Support » Plugins » WordPress W3 Total Cache and Alternative PHP Cache (APC)

  • My question is related to APC in particular but also pertains to WordPress and W3 Total Cache plugin. I am working on a site powered using WordPress which has around 35,000 posts and 11,000 comments. It’s running on a dedicated server. Till 2 days back, the condition of the site was really bad. It was taking around 30 to 60 seconds just to prepare/process the request (this doesn’t include sending the actual content back to the user). You can imagine if it’s taking that much time to just process the request, how much total time it must be taking.

    Anyways, in W3 Total Cache I had both database and object caching enabled. After doing some reading I found out it’s better disabling database cache and just keeping object cache enabled. I did that and it helped but not enough.

    So I thought of getting APC installed so that I could store the object cache in APC instead of on disk. Now that APC is installed and I am trying to do that, the site just crashes. So I am wondering if APC needs tuning or proper configuring? Based on what I had read, the impression I got regarding APC was that it should work well out-of-the-box. Looks like that isn’t the case? Or is APC just not designed for something like this? Should I try XCache or eAccelerator?

    Please advise what the issue can be. All help would be very much appreciated.

Viewing 6 replies - 1 through 6 (of 6 total)
  • APC definitely needs tweaking. For a site the size of the one you describe, you will likely need to raise apc.shm_size to prevent cache fragmentation and errors.

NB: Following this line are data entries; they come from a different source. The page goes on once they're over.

==> src/rtl/tmp_uart_formatter_if.sv <==
`default_nettype none
// ============================================================================
// Module   : tmp_uart_formatter_if
// Brief    : Request/character bundle between a host, the temperature
//            formatter and a UART transmit buffer.
// Revision : 1.0 - initial release
// ============================================================================
interface tmp_uart_formatter_if #(
    parameter int WIDTH = 8
);
    logic             start;
    logic [11:0]      temperature;
    logic             tx_full;
    logic [WIDTH-1:0] tx_data;
    logic             write_to_uart;
    logic             busy;
    logic             done;

    modport master (
        output start, temperature, tx_full,
        input  tx_data, write_to_uart, busy, done
    );

    modport slave (
        input  start, temperature, tx_full,
        output tx_data, write_to_uart, busy, done
    );
endinterface
`default_nettype wire

==> src/rtl/tmp_uart_formatter.sv <==
`default_nettype none
// ============================================================================
// Module   : tmp_uart_formatter
// Brief    : Turns a TMP101 reading into "sSSS.F" + CR[LF] ASCII characters
//            for a UART transmit buffer. Define TMP_FMT_PREFIX_EN to prefix
//            every message with "T=".
// Revision : 1.0 - initial release
// ============================================================================
module tmp_uart_formatter #(
    parameter int TERMINATE_CRLF   = 1,
    parameter int TRANSMITTED_BITS = 8
) (
    input  wire logic           clock,
    input  wire logic           reset,
    tmp_uart_formatter_if.slave bus
);

`ifdef TMP_FMT_PREFIX_EN
    localparam int c_PREFIX_LEN = 2;
    localparam logic [7:0] c_CHAR_T  = 8'h54;
    localparam logic [7:0] c_CHAR_EQ = 8'h3D;
`else
    localparam int c_PREFIX_LEN = 0;
`endif
    localparam int c_BODY_LEN = (TERMINATE_CRLF != 0) ? 8 : 7;
    localparam int c_MSG_LEN  = c_PREFIX_LEN + c_BODY_LEN;
    localparam int c_IDX_W    = $clog2(c_MSG_LEN);
    localparam logic [c_IDX_W-1:0] c_LAST_IDX = c_IDX_W'(c_MSG_LEN - 1);
    localparam logic [7:0] c_ASCII_0 = 8'h30;
    localparam logic [7:0] c_PLUS    = 8'h2B;
    localparam logic [7:0] c_MINUS   = 8'h2D;
    localparam logic [7:0] c_DOT     = 8'h2E;
    localparam logic [7:0] c_CR      = 8'h0D;
    localparam logic [7:0] c_LF      = 8'h0A;

    typedef enum logic [2:0] {
        S_IDLE    = 3'd0,
        S_CONVERT = 3'd1,
        S_SEND    = 3'd2,
        S_GAP     = 3'd3,
        S_DONE    = 3'd4
    } state_t;

    state_t                      r_state;
    state_t                      w_state_next;
    logic [11:0]                 r_temp;
    logic [c_IDX_W-1:0]          r_idx;
    logic [c_IDX_W-1:0]          w_idx_next;
    logic [TRANSMITTED_BITS-1:0] r_tx_data;
    logic [TRANSMITTED_BITS-1:0] r_msg [c_MSG_LEN];
    logic [TRANSMITTED_BITS-1:0] w_msg [c_MSG_LEN];
    logic [7:0]                  w_body [8];
    logic [11:0]                 w_mag;
    logic [7:0]                  w_int;
    logic [7:0]                  w_frac10;
    logic                        w_last;
    logic                        w_write;
    logic                        w_busy;
    logic                        w_done;

    assign w_last     = (r_idx == c_LAST_IDX);
    assign w_idx_next = r_idx + c_IDX_W'(1);

    // 0x800 negates to itself, which as unsigned is exactly 2048 (128.0 C).
    always_comb begin
        w_mag    = r_temp[11] ? (12'd0 - r_temp) : r_temp;
        w_int    = w_mag[11:4];
        w_frac10 = {4'd0, w_mag[3:0]} * 8'd10;

        w_body[0] = r_temp[11] ? c_MINUS : c_PLUS;
        w_body[1] = c_ASCII_0 + (w_int / 8'd100);
        w_body[2] = c_ASCII_0 + ((w_int / 8'd10) % 8'd10);
        w_body[3] = c_ASCII_0 + (w_int % 8'd10);
        w_body[4] = c_DOT;
        w_body[5] = c_ASCII_0 + (w_frac10 >> 4);
        w_body[6] = c_CR;
        w_body[7] = c_LF;
    end

    always_comb begin
        for (int i = 0; i < c_MSG_LEN; i++) begin
            w_msg[i] = '0;
        end
`ifdef TMP_FMT_PREFIX_EN
        w_msg[0] = c_CHAR_T;
        w_msg[1] = c_CHAR_EQ;
`endif
        w_msg[c_PREFIX_LEN + 0] = w_body[0];
        w_msg[c_PREFIX_LEN + 1] = w_body[1];
        w_msg[c_PREFIX_LEN + 2] = w_body[2];
        w_msg[c_PREFIX_LEN + 3] = w_body[3];
        w_msg[c_PREFIX_LEN + 4] = w_body[4];
        w_msg[c_PREFIX_LEN + 5] = w_body[5];
        w_msg[c_PREFIX_LEN + 6] = w_body[6];
        if (TERMINATE_CRLF != 0) begin
            w_msg[c_MSG_LEN - 1] = w_body[7];
        end
    end

    always_comb begin
        w_state_next = r_state;
        w_write      = 1'b0;
        w_busy       = 1'b0;
        w_done       = 1'b0;
        case (r_state)
            S_IDLE: begin
                if (bus.start) begin
                    w_state_next = S_CONVERT;
                end
            end
            S_CONVERT: begin
                w_busy       = 1'b1;
                w_state_next = S_SEND;
            end
            S_SEND: begin
                w_busy = 1'b1;
                if (!bus.tx_full) begin
                    w_write      = 1'b1;
                    w_state_next = S_GAP;
                end
            end
            S_GAP: begin
                w_busy       = 1'b1;
                w_state_next = w_last ? S_DONE : S_SEND;
            end
            S_DONE: begin
                w_done       = 1'b1;
                w_state_next = S_IDLE;
            end
            default: begin
                w_state_next = S_IDLE;
            end
        endcase
    end

    // tx_data is loaded on entry to SEND so it is already stable when the strobe rises.
    always_ff @(posedge clock) begin
        if (reset) begin
            r_state   <= S_IDLE;
            r_temp    <= '0;
            r_idx     <= '0;
            r_tx_data <= '0;
        end else begin
            r_state <= w_state_next;
            case (r_state)
                S_IDLE: begin
                    if (bus.start) begin
                        r_temp <= bus.temperature;
                    end
                end
                S_CONVERT: begin
                    r_idx     <= '0;
                    r_tx_data <= w_msg[0];
                end
                S_GAP: begin
                    if (!w_last) begin
                        r_idx     <= w_idx_next;
                        r_tx_data <= r_msg[w_idx_next];
                    end
                end
                default: begin
                end
            endcase
        end
    end

    always_ff @(posedge clock) begin
        if (r_state == S_CONVERT) begin
            r_msg <= w_msg;
        end
    end

    // The strobe is gated by reset so an abort never writes in the reset cycle.
    assign bus.write_to_uart = w_write & ~reset;
    assign bus.tx_data       = r_tx_data;
    assign bus.busy          = w_busy;
    assign bus.done          = w_done;

endmodule
`default_nettype wire

==> src/flat_wrapper.sv <==
// flat-port wrapper written by rule: the top's interface ports become plain ports
module tmp_uart_formatter_flat 
#(
    parameter int TERMINATE_CRLF   = 1,
    parameter int TRANSMITTED_BITS = 8
)
  (clock, reset, bus_start, bus_temperature, bus_tx_full, bus_tx_data, bus_write_to_uart, bus_busy, bus_done);
  tmp_uart_formatter_if bus_i ();
  input  wire logic clock;
  input  wire logic reset;
  input wire logic [$bits(bus_i.start)-1:0] bus_start;
  input wire logic [$bits(bus_i.temperature)-1:0] bus_temperature;
  input wire logic [$bits(bus_i.tx_full)-1:0] bus_tx_full;
  output wire logic [$bits(bus_i.tx_data)-1:0] bus_tx_data;
  output wire logic [$bits(bus_i.write_to_uart)-1:0] bus_write_to_uart;
  output wire logic [$bits(bus_i.busy)-1:0] bus_busy;
  output wire logic [$bits(bus_i.done)-1:0] bus_done;
  assign bus_i.start = bus_start;
  assign bus_i.temperature = bus_temperature;
  assign bus_i.tx_full = bus_tx_full;
  assign bus_tx_data = bus_i.tx_data;
  assign bus_write_to_uart = bus_i.write_to_uart;
  assign bus_busy = bus_i.busy;
  assign bus_done = bus_i.done;
  tmp_uart_formatter #(.TERMINATE_CRLF(TERMINATE_CRLF), .TRANSMITTED_BITS(TRANSMITTED_BITS)) u_core (.clock(clock), .reset(reset), .bus(bus_i));
endmodule
==> config.mk <==
export PLATFORM = sky130hd
export DESIGN_NAME = tmp_uart_formatter_flat
export DESIGN_NICKNAME = d
export VERILOG_FILES = /design/src/rtl/tmp_uart_formatter_if.sv /design/src/rtl/tmp_uart_formatter.sv /design/src/flat_wrapper.sv
export SDC_FILE = /design/constraint.sdc
export NUM_CORES = 1
export LEC_CHECK = 0
export ABC_AREA = 1
export BUFFER_PORTS_ARGS = -buffer_cell sky130_fd_sc_hd__buf_2
export CORE_MARGIN = 5
export CORE_UTILIZATION = 56
export CTS_BUF_LIST = sky130_fd_sc_hd__clkbuf_4 sky130_fd_sc_hd__clkbuf_8
export DETAILED_ROUTE_END_ITERATION = 10
export GPL_ROUTABILITY_DRIVEN = 0
export GPL_TIMING_DRIVEN = 0
export PLACE_DENSITY = 0.84
export SYNTH_ARGS = -nofsm -noshare
export SYNTH_HDL_FRONTEND = slang
export SYNTH_SLANG_ARGS = --single-unit
==> constraint.sdc <==
create_clock -name clock -period 3 [get_ports clock]
set_input_delay 0.3 -clock clock [delete_from_list [all_inputs] [get_ports clock]]
set_output_delay 0.3 -clock clock [all_outputs]
set_load 0.02 [all_outputs]
==> results.md <==
- Cell area power density: just under 700 nW/µm²
- Clock transition at path regs: 0.10 ns
- DIE WIDTH: about 84 µm
- CP peak stage delay: 0.33 ns
- Sum Neg Setup Slack: 0 ns
- Asr flop ratio synth: 0%
- Largest vdd supply drop: between 0.3 and 0.4 mV
- CTS Buf Count: 5
- Post-Synth Simple-Gate Area: 28.4%
- Synth area leader: edfxtp_1
- Worst-path fanout max: 5
- # port buffers: 25
- Via count: 2631
- Largest cells by area after synthesis: edfxtp_1, dfxtp_1, nand2_1
- Number of global-route vias before repair: around 2500
- Row cnt: 27
- Worst Path Required: 3.06 ns
- Fmax: around 0.34 GHz
- Comb power frac: between 40% and 50%
- Switch Pwr: 0.00100 W
- Final period util: a little over nine tenths
- Number of fill cells in the layout: 447
- I/O Pins: 27
- Max-Cap Viols: 0
- Hold slack: ~0.27 ns
- Synthesis warning total: 0
- Initial DRT Pass Iterations: 4
- Global-route usage over all layers: a little under a fifth
- Post-synth top cells: nand2_1, inv_1, nor2_1
- Iteration-0 DRC Markers: between 150 and 200
- Final Max Slew Viols: 0
- Core ar.: ~5400 µm²
- Slowest cell on crit path: dfxtp_2
- First-pass GRT wire length: 10.8 mm
- Antenna-violating nets left: 0
- Top-area cell type share of the netlist area: 23.5%
- Slew headroom: 64.4%
- Share of layout cells above drive strength 1: about 29%
- Final nets: about 460
- Final setup fails: 0
- Sink Count: 50
- Area Growth Syn to Fin: 19.3%
- Post-synth EDFFs: 24
- CTS tree: yes
- Clock Skews: about 0.012 ns
- CTS HTree Levels: 2
- Final worst path period need: between 2 and 3 ns
- Starting density of the core: between 50% and 60%
- Die Y-Extent: ~84 µm
- Pint: 0.00148 W
- Leak: between 1.5 and 2 nW
- Full die area: around 7100 µm²
- Hold Fails Final Rpt: 0
- Post-route cell area: 3660 µm²
- Most used DFF post-synth: dfxtp_1
- Mux contribution to synthesized area: 0%
- Vias per cell: 5.27
- WL/cell: roughly 13 µm
- Run status: finished clean
- Hold-fix buffers, CTS: 0
- Placed cell areas: around 3300 µm²
- Routed wire length: 6.66 mm
- Antenna Cells: 0
- Cell mode on critical path: nand2_4
- Worst Setup Path Type: flop to flop
- Largest net degree at the start of global routing: 20
- Synthesized-area fraction occupied by adder cells: roughly 6.4%
- Syn Inst Count: ~380
- Remaining DRCs: 0
- Worst-margin pin slew: ~0.53 ns
- Hold Path Class: primary input to flop
- RSZ-0062 raised after global routing: true
- Netlist Area Pre-Place: 3070 µm²
- Top-count cell post-synth: nand2_1
- Register bit total from synthesis: 50
- Main combinational cell family by area after synthesis: simple AND/OR/NAND/NOR gates
- Initial antenna violation count: 0
- Worst-skew pair later-pin latency: roughly 0.30 ns
- Clock Tree Buf Depth: 2
- Critical Path End Type: flop
- Root Buffer: clkbuf_8
- Sw Ratio: roughly two fifths
- XOR/XNOR share of the synthesized area: under 10%
- Clock power frac: around 16%
- Flop pwr share: between 30% and 40%
- Post-synthesis compound-gate area fraction: 14.1%
- Syn Area/Cell: a little over 8 µm²
- DP HPWL: between 4 and 5 mm
- GRT overflow: 0
- Yosys cell types: 41
- Data arrival time of the worst path: 3.03 ns
- Part of the Yosys area used for sequential elements: 40.4%
- Crit start category: flop
==> layout by cell type, fill, tap and decap left out, types with 3 or more instances in the layout <==
master    instances
nand3_2           9
a21oi_1          27
inv_1            41
dfxtp_1          24
nor2_1           28
conb_1            3
nand4_1           3
clkbuf_8          6
clkbuf_1          6
edfxtp_1         24
nand3_4           4
buf_2            25
nand2_1          64
ha_1             10
nand3_1          16
ha_4              4
nand2_2          19
o21ai_1           5
nor3_1            3
inv_2            10
nand2_4           9
xor2_1            6
o21ai_0          25
nor2_2            4
buf_4            16
==> worst paths after layout <==
path | slack, ns | start | to | depth (start not counted)
max | 0.03 | u_core.r_temp[0]$_SDFFE_PP0P_ | u_core.r_msg[46]$_DFFE_PP_ | 25
min reg2reg | 0.45 | u_core.r_temp[11]$_SDFFE_PP0P_ | u_core.r_msg[58]$_DFFE_PP_ | 0
min | 0.27 | bus_start | u_core.r_state[0]$_SDFFE_PP0P_ | 2
max reg2reg | 0.03 | u_core.r_temp[0]$_SDFFE_PP0P_ | u_core.r_msg[46]$_DFFE_PP_ | 25
==> cell type report <==
cell class	instances	area [µm²]	share of cell area (%)
inverters	53	204	5.57
flip-flops and latches	50	1240	33.9
plain buffers	8	43.8	1.19
repair buffers	41	265	7.24
multi-input cells	267	1730	47.2
well taps	72	90.1	2.46
clock buffers	5	68.8	1.88
clock inverters	3	20.0	0.546
==> repair_timing <==
item / in CTS / in global routing
gates resized for setup: 15 / 21
setup endpoints to repair: 8 / 7
pin swaps: 12 / 15
setup buffers: 12 / 3
==> power groups by stage <==
stage / registers [W] / logic, W / clock network, W
2_1_floorplan: 0.000893 / 0.000772 / 0
3_3_place_gp: 0.000889 / 0.000916 / 0
3_5_place_dp: 0.000891 / 0.000970 / 0
4_1_cts: 0.000877 / 0.00110 / 0.000399
5_1_grt: 0.000885 / 0.00134 / 0.000435
6_report: 0.000878 / 0.00121 / 0.000395
==> layer usage <==
metal	GRT usage [%]	vias to the layer above	part of all wire [%]
met3	3.26	8	6.0
li1	-	1340	-
met5	0	-	0
met2	34.5	78	52
met4	5.85	0	1.5
met1	21.3	1205	40
==> flip-flops by register name (all words and copies together), names as in the netlist <==
register	flops
u_core.r_msg	24
u_core.r_temp	12
u_core.bus.tx_data	8
u_core.r_idx	3
u_core.r_state	3
==> cell families (layout without fill, tap and decap cells) <==
| family | count (synthesis) | after routing |
|---|---|---|
| xor+xnor | 9 | 9 |
| other cells | 1 | 3 |
| buf+inv | 61 | 110 |
| compound gates | 75 | 75 |
| simple gates | 165 | 165 |
| flops | 50 | 50 |
| fa+ha+maj | 15 | 15 |
==> worst max-delay path, delay by kind of cell (launching register included) <==
family	cells	cell delay (ns)
xor gates and xnor gates	1	0.15
adders and majority gates	3	0.50
DFF	1	0.33
AOI/OAI and AO/OA	2	0.29
buffers and inverters	3	0.17
and+or+nand+nor	16	1.28
==> through the flow <==
| stage | utilization (%) | setup WS (ns) | std cells | total power (W) |
|---|---|---|---|---|
| 6_report | 67.8 | 0.0318 | 499 | 0.00248 |
| 5_1_grt | 67.8 | -0.188 | 499 | 0.00266 |
| 3_3_place_gp | 60.9 | -0.203 | 475 | 0.00181 |
| 3_5_place_dp | 61.5 | -0.274 | 476 | 0.00186 |
| 4_1_cts | 65.7 | 0.00138 | 496 | 0.00238 |
| 2_1_floorplan | - | 0.0227 | 378 | 0.00167 |
(Power assumes the default switching activity.)
**config.mk**
```make
export PLATFORM = sky130hd
export DESIGN_NAME = mips_mem_arbiter_flat
export DESIGN_NICKNAME = d
export VERILOG_FILES = /design/src/rtl/mips_mem_arbiter_if.sv /design/src/rtl/mips_mem_arbiter.sv /design/src/flat_wrapper.sv
export SDC_FILE = /design/constraint.sdc
export NUM_CORES = 1
export LEC_CHECK = 0
export CELL_PAD_IN_SITES_DETAIL_PLACEMENT = 1
export CELL_PAD_IN_SITES_GLOBAL_PLACEMENT = 1
export CORE_AREA = 2 2 84 86
export CTS_CLUSTER_SIZE = 10
export DETAILED_ROUTE_END_ITERATION = 8
export DIE_AREA = 0 0 86 88
export DONT_BUFFER_PORTS = 1
export PLACE_DENSITY_LB_ADDON = 0.1
export REMOVE_ABC_BUFFERS = 1
export SYNTH_ARGS = -nofsm -noshare
export SYNTH_HDL_FRONTEND = slang
export SYNTH_SLANG_ARGS = --single-unit
export TNS_END_PERCENT = 50
```
**constraint.sdc**
```tcl
create_clock -name clk -period 2.4 [get_ports clk]
set_clock_uncertainty 0.15 [all_clocks]
set_input_delay 0.24 -clock clk [delete_from_list [all_inputs] [get_ports clk]]
set_output_delay 0.24 -clock clk [all_outputs]
set_load 0.02 [all_outputs]
```
===== src/rtl/sort_10_stream_ctrl_pkg.sv =====
// Shared types and constants for the sorting-network stream controller.
package sort_pkg;
  localparam int N_LANES      = 10;
  localparam int SORT_LATENCY = 8;

  typedef logic [31:0] data_t;
  typedef logic [3:0]  cnt_t;

  localparam data_t PAD_VALUE = 32'hFFFF_FFFF;

  typedef struct packed {
    data_t [N_LANES-1:0] lanes;
    cnt_t                k;
  } res_t;

  typedef enum logic {S_GATHER, S_ISSUE} state_t;
endpackage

    I have a blog post about tweaking APC for WordPress and W3 Total Cache, you might like to read it. My post is mostly concerned with getting APC to work with multiple virtual servers running fcgid, but there is quite a bit on APC performance tuning as well.

    Chris Olbekson


    Level 12 Bug Squasher & Forum Moderator

    Most likely APC is conflicting with something. Do you have Zend Optimizer installed? If so that will cause your server to throw a 500 error when you try to load a page.

    @c3mdigital: APC is still running, it’s just not being used by the W3TC plugin at the moment and no, Zend Optimizer is not installed. Although it has ionCube running.

    More details I would like to add about the site:

    The site receives around 600,000 unique visitors per month and around 2 million page views per month.

    The details pertaining to the server are as follows:

    Processor: Core2Duo E7400 2×2.93GHz 3MB Cache

    RAM: 8 GB DDR2

    HDD: 500 GB

    I am trying to assess if whether the problem in hand is more server related than anything else and if so, what kind of server or server set up would be required at the very minimum?

    Thanks for all the replies so far!

    That’s a load of traffic, but 8GB ram should, in theory, handle it. However, this requires optimizing Apache and MySQL. The server must provide a sustainable number of user sessions without going into swap memory or disk storage of common queries, tables, etc. It must also quickly provide new connections and recycle idle connections.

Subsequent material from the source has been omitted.